Saved data entries:
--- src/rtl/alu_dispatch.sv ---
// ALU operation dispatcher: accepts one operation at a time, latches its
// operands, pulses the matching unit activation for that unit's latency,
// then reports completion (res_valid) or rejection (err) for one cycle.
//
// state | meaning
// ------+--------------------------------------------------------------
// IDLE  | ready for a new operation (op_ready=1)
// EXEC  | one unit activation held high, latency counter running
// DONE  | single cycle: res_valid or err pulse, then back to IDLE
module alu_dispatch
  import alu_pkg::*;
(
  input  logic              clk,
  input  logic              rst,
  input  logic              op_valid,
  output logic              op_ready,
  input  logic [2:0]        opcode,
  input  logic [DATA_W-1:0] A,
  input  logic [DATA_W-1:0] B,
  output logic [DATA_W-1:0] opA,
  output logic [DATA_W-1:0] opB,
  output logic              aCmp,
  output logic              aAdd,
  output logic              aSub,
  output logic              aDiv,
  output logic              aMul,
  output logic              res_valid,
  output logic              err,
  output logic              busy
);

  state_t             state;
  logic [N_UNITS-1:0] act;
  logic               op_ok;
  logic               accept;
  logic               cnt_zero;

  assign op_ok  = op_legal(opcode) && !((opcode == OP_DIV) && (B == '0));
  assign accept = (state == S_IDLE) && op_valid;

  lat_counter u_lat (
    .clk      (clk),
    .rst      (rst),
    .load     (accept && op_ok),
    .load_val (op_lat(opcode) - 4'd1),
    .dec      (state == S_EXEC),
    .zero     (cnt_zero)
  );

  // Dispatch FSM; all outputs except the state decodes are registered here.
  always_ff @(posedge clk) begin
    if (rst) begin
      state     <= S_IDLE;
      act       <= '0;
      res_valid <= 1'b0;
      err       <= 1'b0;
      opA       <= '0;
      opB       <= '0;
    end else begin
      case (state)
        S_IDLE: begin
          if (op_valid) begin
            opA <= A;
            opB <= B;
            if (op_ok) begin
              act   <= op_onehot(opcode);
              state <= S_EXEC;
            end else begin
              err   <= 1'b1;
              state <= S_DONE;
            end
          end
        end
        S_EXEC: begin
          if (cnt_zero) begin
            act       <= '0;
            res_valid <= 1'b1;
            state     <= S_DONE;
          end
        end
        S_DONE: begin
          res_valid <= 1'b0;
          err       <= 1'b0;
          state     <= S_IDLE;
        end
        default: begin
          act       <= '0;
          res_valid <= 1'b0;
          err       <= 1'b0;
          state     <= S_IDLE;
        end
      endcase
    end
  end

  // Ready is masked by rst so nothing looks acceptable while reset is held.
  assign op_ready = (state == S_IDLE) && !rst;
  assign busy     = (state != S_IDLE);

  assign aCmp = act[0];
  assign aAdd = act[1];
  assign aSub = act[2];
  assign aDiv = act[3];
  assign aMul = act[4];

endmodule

--

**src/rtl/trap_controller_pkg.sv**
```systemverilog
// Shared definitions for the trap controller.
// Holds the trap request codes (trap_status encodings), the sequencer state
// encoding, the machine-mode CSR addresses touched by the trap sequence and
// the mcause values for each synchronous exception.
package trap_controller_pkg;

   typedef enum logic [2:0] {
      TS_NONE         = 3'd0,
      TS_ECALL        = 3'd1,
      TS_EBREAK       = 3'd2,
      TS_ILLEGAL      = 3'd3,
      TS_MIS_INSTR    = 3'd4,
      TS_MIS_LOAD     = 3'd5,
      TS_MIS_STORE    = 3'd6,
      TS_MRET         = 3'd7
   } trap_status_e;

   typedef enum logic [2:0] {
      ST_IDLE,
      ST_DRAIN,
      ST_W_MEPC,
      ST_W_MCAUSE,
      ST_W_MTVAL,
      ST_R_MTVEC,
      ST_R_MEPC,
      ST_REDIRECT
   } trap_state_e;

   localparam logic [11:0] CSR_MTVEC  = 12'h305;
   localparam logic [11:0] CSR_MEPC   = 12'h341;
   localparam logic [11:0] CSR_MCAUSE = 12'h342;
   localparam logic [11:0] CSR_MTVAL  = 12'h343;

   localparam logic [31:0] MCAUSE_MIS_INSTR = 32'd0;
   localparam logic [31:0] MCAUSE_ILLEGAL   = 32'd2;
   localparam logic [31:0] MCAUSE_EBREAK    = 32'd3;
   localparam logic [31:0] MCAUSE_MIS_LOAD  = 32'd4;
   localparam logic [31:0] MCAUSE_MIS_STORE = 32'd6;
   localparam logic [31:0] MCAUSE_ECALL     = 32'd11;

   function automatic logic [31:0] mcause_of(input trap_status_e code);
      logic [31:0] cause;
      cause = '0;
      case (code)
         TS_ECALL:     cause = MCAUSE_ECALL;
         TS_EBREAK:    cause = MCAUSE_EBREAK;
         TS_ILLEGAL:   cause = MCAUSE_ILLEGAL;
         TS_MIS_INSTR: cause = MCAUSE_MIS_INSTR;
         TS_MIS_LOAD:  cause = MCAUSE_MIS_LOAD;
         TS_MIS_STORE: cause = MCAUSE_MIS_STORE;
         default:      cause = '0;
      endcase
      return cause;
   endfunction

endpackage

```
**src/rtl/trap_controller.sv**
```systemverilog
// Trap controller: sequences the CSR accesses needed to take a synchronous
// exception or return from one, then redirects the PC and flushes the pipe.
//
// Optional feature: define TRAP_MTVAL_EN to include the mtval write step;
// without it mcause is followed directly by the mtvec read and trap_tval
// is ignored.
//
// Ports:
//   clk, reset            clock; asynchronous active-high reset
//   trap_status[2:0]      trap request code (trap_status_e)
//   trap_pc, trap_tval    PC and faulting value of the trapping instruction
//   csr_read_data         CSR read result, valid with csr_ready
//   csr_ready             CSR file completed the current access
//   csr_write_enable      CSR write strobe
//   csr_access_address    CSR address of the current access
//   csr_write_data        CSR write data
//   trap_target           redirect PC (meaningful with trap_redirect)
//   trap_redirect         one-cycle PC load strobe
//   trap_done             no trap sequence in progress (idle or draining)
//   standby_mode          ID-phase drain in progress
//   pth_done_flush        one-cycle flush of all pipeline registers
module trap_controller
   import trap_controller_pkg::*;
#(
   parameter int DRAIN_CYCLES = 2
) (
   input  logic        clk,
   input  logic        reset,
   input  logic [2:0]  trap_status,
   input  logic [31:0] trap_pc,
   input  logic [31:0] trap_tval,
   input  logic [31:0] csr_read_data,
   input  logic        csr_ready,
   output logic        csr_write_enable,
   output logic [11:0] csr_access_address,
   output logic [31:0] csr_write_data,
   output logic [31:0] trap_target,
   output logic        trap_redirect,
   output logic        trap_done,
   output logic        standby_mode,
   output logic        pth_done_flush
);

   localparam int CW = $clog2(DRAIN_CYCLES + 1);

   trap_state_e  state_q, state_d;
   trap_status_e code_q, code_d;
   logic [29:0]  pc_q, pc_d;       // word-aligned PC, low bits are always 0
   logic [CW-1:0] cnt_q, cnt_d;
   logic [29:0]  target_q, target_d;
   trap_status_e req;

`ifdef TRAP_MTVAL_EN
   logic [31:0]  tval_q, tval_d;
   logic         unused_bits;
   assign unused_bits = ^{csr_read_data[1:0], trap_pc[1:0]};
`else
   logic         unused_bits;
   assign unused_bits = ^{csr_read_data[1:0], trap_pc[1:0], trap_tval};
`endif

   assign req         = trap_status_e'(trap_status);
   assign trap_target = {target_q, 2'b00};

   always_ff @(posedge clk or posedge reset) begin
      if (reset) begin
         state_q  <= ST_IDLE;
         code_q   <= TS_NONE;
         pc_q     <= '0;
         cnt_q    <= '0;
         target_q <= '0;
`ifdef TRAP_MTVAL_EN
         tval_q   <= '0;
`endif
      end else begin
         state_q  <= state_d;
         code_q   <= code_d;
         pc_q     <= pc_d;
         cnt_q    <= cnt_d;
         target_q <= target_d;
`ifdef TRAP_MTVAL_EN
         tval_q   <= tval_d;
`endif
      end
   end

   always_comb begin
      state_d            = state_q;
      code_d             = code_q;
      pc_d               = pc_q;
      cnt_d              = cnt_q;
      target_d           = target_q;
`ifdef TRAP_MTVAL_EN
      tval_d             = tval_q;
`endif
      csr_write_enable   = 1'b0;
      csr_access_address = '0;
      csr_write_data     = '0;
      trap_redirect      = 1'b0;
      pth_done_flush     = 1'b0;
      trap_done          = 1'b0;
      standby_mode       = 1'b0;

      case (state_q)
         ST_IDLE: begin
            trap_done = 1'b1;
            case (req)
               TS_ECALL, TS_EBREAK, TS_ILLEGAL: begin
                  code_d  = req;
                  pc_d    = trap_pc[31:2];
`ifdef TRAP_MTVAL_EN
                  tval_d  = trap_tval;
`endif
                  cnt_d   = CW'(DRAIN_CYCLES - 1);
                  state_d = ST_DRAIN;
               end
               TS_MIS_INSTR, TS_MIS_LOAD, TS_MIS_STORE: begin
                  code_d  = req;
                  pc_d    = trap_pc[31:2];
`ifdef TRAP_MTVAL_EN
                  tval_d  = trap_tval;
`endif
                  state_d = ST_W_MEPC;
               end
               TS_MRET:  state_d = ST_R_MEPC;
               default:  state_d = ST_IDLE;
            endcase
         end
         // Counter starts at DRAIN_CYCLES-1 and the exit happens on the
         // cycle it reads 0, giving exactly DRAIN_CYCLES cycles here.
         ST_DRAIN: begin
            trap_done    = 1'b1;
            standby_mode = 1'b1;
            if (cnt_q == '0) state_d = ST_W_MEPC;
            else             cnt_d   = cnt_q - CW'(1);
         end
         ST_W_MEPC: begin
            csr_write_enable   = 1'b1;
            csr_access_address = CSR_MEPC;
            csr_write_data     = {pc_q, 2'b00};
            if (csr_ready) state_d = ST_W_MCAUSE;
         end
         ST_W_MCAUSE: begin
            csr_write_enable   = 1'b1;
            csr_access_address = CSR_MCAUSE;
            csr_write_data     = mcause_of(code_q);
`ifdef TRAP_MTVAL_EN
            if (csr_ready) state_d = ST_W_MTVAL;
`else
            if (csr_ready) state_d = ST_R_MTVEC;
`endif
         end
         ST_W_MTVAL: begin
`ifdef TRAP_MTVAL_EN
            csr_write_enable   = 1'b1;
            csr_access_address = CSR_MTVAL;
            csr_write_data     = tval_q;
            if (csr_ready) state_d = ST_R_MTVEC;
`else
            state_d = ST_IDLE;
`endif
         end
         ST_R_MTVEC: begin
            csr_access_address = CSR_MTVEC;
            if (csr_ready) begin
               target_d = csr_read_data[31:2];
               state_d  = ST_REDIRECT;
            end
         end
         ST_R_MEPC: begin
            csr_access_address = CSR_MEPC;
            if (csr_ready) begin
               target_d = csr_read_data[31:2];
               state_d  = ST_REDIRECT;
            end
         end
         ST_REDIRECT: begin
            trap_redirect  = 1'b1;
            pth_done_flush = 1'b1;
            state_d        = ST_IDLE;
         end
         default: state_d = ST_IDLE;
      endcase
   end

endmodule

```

◆ **WORK TO BE COMPLETED**: Go through the lines above. Select every one that has the string "here".

◆ **SOLUTION FOR THIS PROBLEM**:
  // Dispatch FSM; all outputs except the state decodes are registered here.
         // cycle it reads 0, giving exactly DRAIN_CYCLES cycles here.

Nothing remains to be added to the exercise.